Since the goal was reducing social anxiety, and not providing portfolio-quality vocal recordings, I established some rules for myself to avoid any perfectionist tendencies and other time-wasting.
- Rules
- I could record a song at most 3 times.
- I had to use the best of the three-or-fewer, with no track splicing.
- Minimal vocal effects to mesh with the backing track.
- Minimal effort to acquire backing tracks.
- No singing lessons during the experiment.
Results and Discussion
The original page with recordings and notes can be found here.
After just one year I found I was able to sing in front of other people in person, at least sometimes. I didn't worry about people watching me while I was climbing. I even had less anxiety about giving presentations as long as I was well prepared! This experiment had far more impact on my life than expected. Shortly after I ended this experiment, I went in for several job interviews, and I wasn't overwhelmed by performance anxiety. I was able to focus more on whether the job and the company were a good fit for me.
Informal Continuation
After this experiment ended, it had become a bit of a habit to push a little bit at my social anxiety—and sometimes at other anxieties. I can identify quite a few phases and examples in retrospect.

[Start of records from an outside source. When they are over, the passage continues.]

**config.mk**
```make
export PLATFORM = sky130hd
export DESIGN_NAME = fwms_ram
export DESIGN_NICKNAME = d
export VERILOG_FILES = /design/src/rtl/core/assert_macros.svh /design/src/rtl/core/fwms_ram.sv
export SDC_FILE = /design/constraint.sdc
export NUM_CORES = 1
export LEC_CHECK = 0
export BUFFER_PORTS_ARGS = -buffer_cell sky130_fd_sc_hd__buf_2
export CAP_MARGIN = 0
export CELL_PAD_IN_SITES_DETAIL_PLACEMENT = 0
export CELL_PAD_IN_SITES_GLOBAL_PLACEMENT = 1
export CORE_UTILIZATION = 35
export CTS_BUF_LIST = sky130_fd_sc_hd__clkbuf_4 sky130_fd_sc_hd__clkbuf_8
export DETAILED_ROUTE_END_ITERATION = 7
export GPL_TIMING_DRIVEN = 0
export PLACE_DENSITY = 0.69
export SYNTH_ARGS = -nofsm -noshare
export SYNTH_HDL_FRONTEND = slang
export SYNTH_SLANG_ARGS = --single-unit
```
**constraint.sdc**
```tcl
create_clock -name clk -period 2.1 [get_ports clk]
set_clock_uncertainty 0.05 [all_clocks]
set_input_delay 0.63 -clock clk [delete_from_list [all_inputs] [get_ports clk]]
set_output_delay 0.63 -clock clk [all_outputs]
set_load 0.05 [all_outputs]
```
**src/rtl/core/assert_macros.svh**
```systemverilog
// Assertion macros for the top level of the window mean speller.
`ifndef ASSERT_MACROS_SVH
`define ASSERT_MACROS_SVH

// Check a property on every rising edge of clk, off while arst_n is low.
`define FWMS_ASSERT(label, prop, msg) \
	label: assert property (@(posedge clk) disable iff (!arst_n) prop) \
		else $error(msg);

// Check that a condition never holds.
`define FWMS_ASSERT_NEVER(label, cond, msg) \
	`FWMS_ASSERT(label, !(cond), msg)

`endif

```
**src/rtl/core/fwms_ram.sv**
```systemverilog
// Generic single-port-write, single-port-read RAM with registered read data.
module fwms_ram #(
	parameter int WIDTH = 8,
	parameter int DEPTH = 16
) (
	input  logic                     clk,
	input  logic                     we,
	input  logic [$clog2(DEPTH)-1:0] waddr,
	input  logic [WIDTH-1:0]         wdata,
	input  logic [$clog2(DEPTH)-1:0] raddr,
	output logic [WIDTH-1:0]         rdata
);
	logic [WIDTH-1:0] mem [DEPTH];
	logic [WIDTH-1:0] rdata_q;

	always_ff @(posedge clk) begin
		if (we) begin
			mem[waddr] <= wdata;
		end
		rdata_q <= mem[raddr];
	end

	assign rdata = rdata_q;
endmodule

```
==> flow_summary_export.csv, run 1 <==
group,metric,value,unit
detailed_routing,drt_first_iter_violations,174,
global_routing,grt_max_degree,17,
global_routing,gr-total-overflow,0,
global_routing,grt_pass1_vias,2350,
job,drv_cap,0,
die,die_h,123,um
finish,area_growth,14.2,%
detailed_routing,drc,0,
sta,tightest_slew,1.28,ns
placement,routabilityCongestion,0.684,
critical_path,cp.arrival,1.92,ns
pwr,peakVddDrop,0.415,mV
sta,slew_headroom,13.8,%
clock_tree,cts_setup_buffers,0,
clock_tree,tritoncts,"yes",
pwr,powerDensity,918,mW/mm^2
yosys,yosysWarnings,0,
global_routing,grt_first_pass_wirelength,14.6,mm
sta,max_freq,523,MHz
clock_tree,clk_latency,0.44,ns
critical_path,critPathLaunchType,"input port",
yosys,syn_inst,229,
critical_path,reg2reg_setup_slack,0.64,ns
die,dieArea,0.0152,mm^2
critical_path,regToRegEndpoint,"rdata[2]$_DFF_P_",
hold_path,hp-class,"input port to flip-flop",
sta,finalSetupViolCount,0,
finish,drive_above_1_share,30.3,%
critical_path,reg2reg_from,"mem[5][2]$_DFFE_PP_",
sta,hold_viol,0,
clock_tree,hold_buffers,0,
clock_tree,htree_num_levels,4,
global_routing,antenna_found_initial,2,
critical_path,path_buf_inv,1,
placement,dp_hpwl,6.27,mm
clock_tree,root_buffer,"clkbuf_8",
detailed_routing,drt_pass1_iterations,5,
detailed_routing,wl_per_cell,21.4,um
die,num_rows,43,
sta,setup_slack,0.187,ns
detailed_routing,via_per_inst,5.03,
die,initial_core_util,36.5,%
detailed_routing,wirelength,9.94,mm
clock_tree,cts_resized,0,
clock_tree,cts_buffer_depth,2,
placement,pre_cts_slack,-0.440,ns
detailed_routing,ant_nets,0,
clock_tree,cts_made_buffers,17,
global_routing,grtUsageTotal,14.7,%
sta,period_minus_slack,1.91,ns
yosys,syn-num-nets,247,
critical_path,worstSetupPathType,"input port to flip-flop",
status,status,"finished, final reports clean",
yosys,seq_area_frac_synth,77.8,%
yosys,syn-cell-area,0.00515,mm^2
clock_tree,clock_sinks,136,
sta,final-max-slew-violation-count,0,
die,die_w,123,um
finish,fillers,1267,
clock_tree,clk_pin_slew,0.07,ns
hold_path,hp-start,"wdata[0]",
yosys,synth_cell_types,19,
critical_path,critPathTopFamily,"simple AND/OR/NAND/NOR gates",
sta,rsz0062_at_grt,"no",
critical_path,crit_chain,"buf_2 -> or3b_2 -> nor2_1",
hold_path,min_to,"mem[0][0]$_DFFE_PP_",
finish,multi_input_area,0.00107,mm^2
critical_path,critical_path.max_fanout,8,
critical_path,max_stage_delay,0.65,ns
critical_path,cpMaxStageDelayCell,"nor2_1",
die,core_area,0.0141,mm^2
critical_path,required,2.11,ns
finish,layout.nets,290,
die,pin_count,26,
detailed_routing,vias,2339,
yosys,ys_ff_latch,136,
yosys,syn_avg_cell_area,22.5,um^2
sta,fin_tns_setup,0,ns
finish,seqCellArea,0.00400,mm^2
pwr,leakagePower,1.94,nW
sta,fin_crit_sh,91.1,%
finish,postLayoutCoreUtil,41.7,%
critical_path,crit_path_end_kind,"flip-flop",
critical_path,reg2reg_depth,3,
hold_path,min_path_cells,1,
placement,portBuffers,24,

- Informal phases and results
- At my next job I experimented more with wearing clothes and accessories that stood out. I have mentioned some things I learned from this on my blog.
- I found that without any particular effort I ended up talking to people in more departments during lunch, which turned out to be a huge boon to my job and to the company.
- After that job I traveled overseas alone for the first time.
- On my return, I threw a big birthday party that involved an open stage, which some friends built for me. Since I had that stage, I started throwing monthly-ish jam sessions, where I had to not only sing and play in front of others, but I had to sing and play songs I didn't even know.
- I suddenly magically had networking mojo. As far as I could tell, it just appeared one day.
- I cofounded a startup shortly after that, which definitely pushed at some anxieties instilled by parents who grew up without much income.
- I moved to a new country on a job-seeker visa.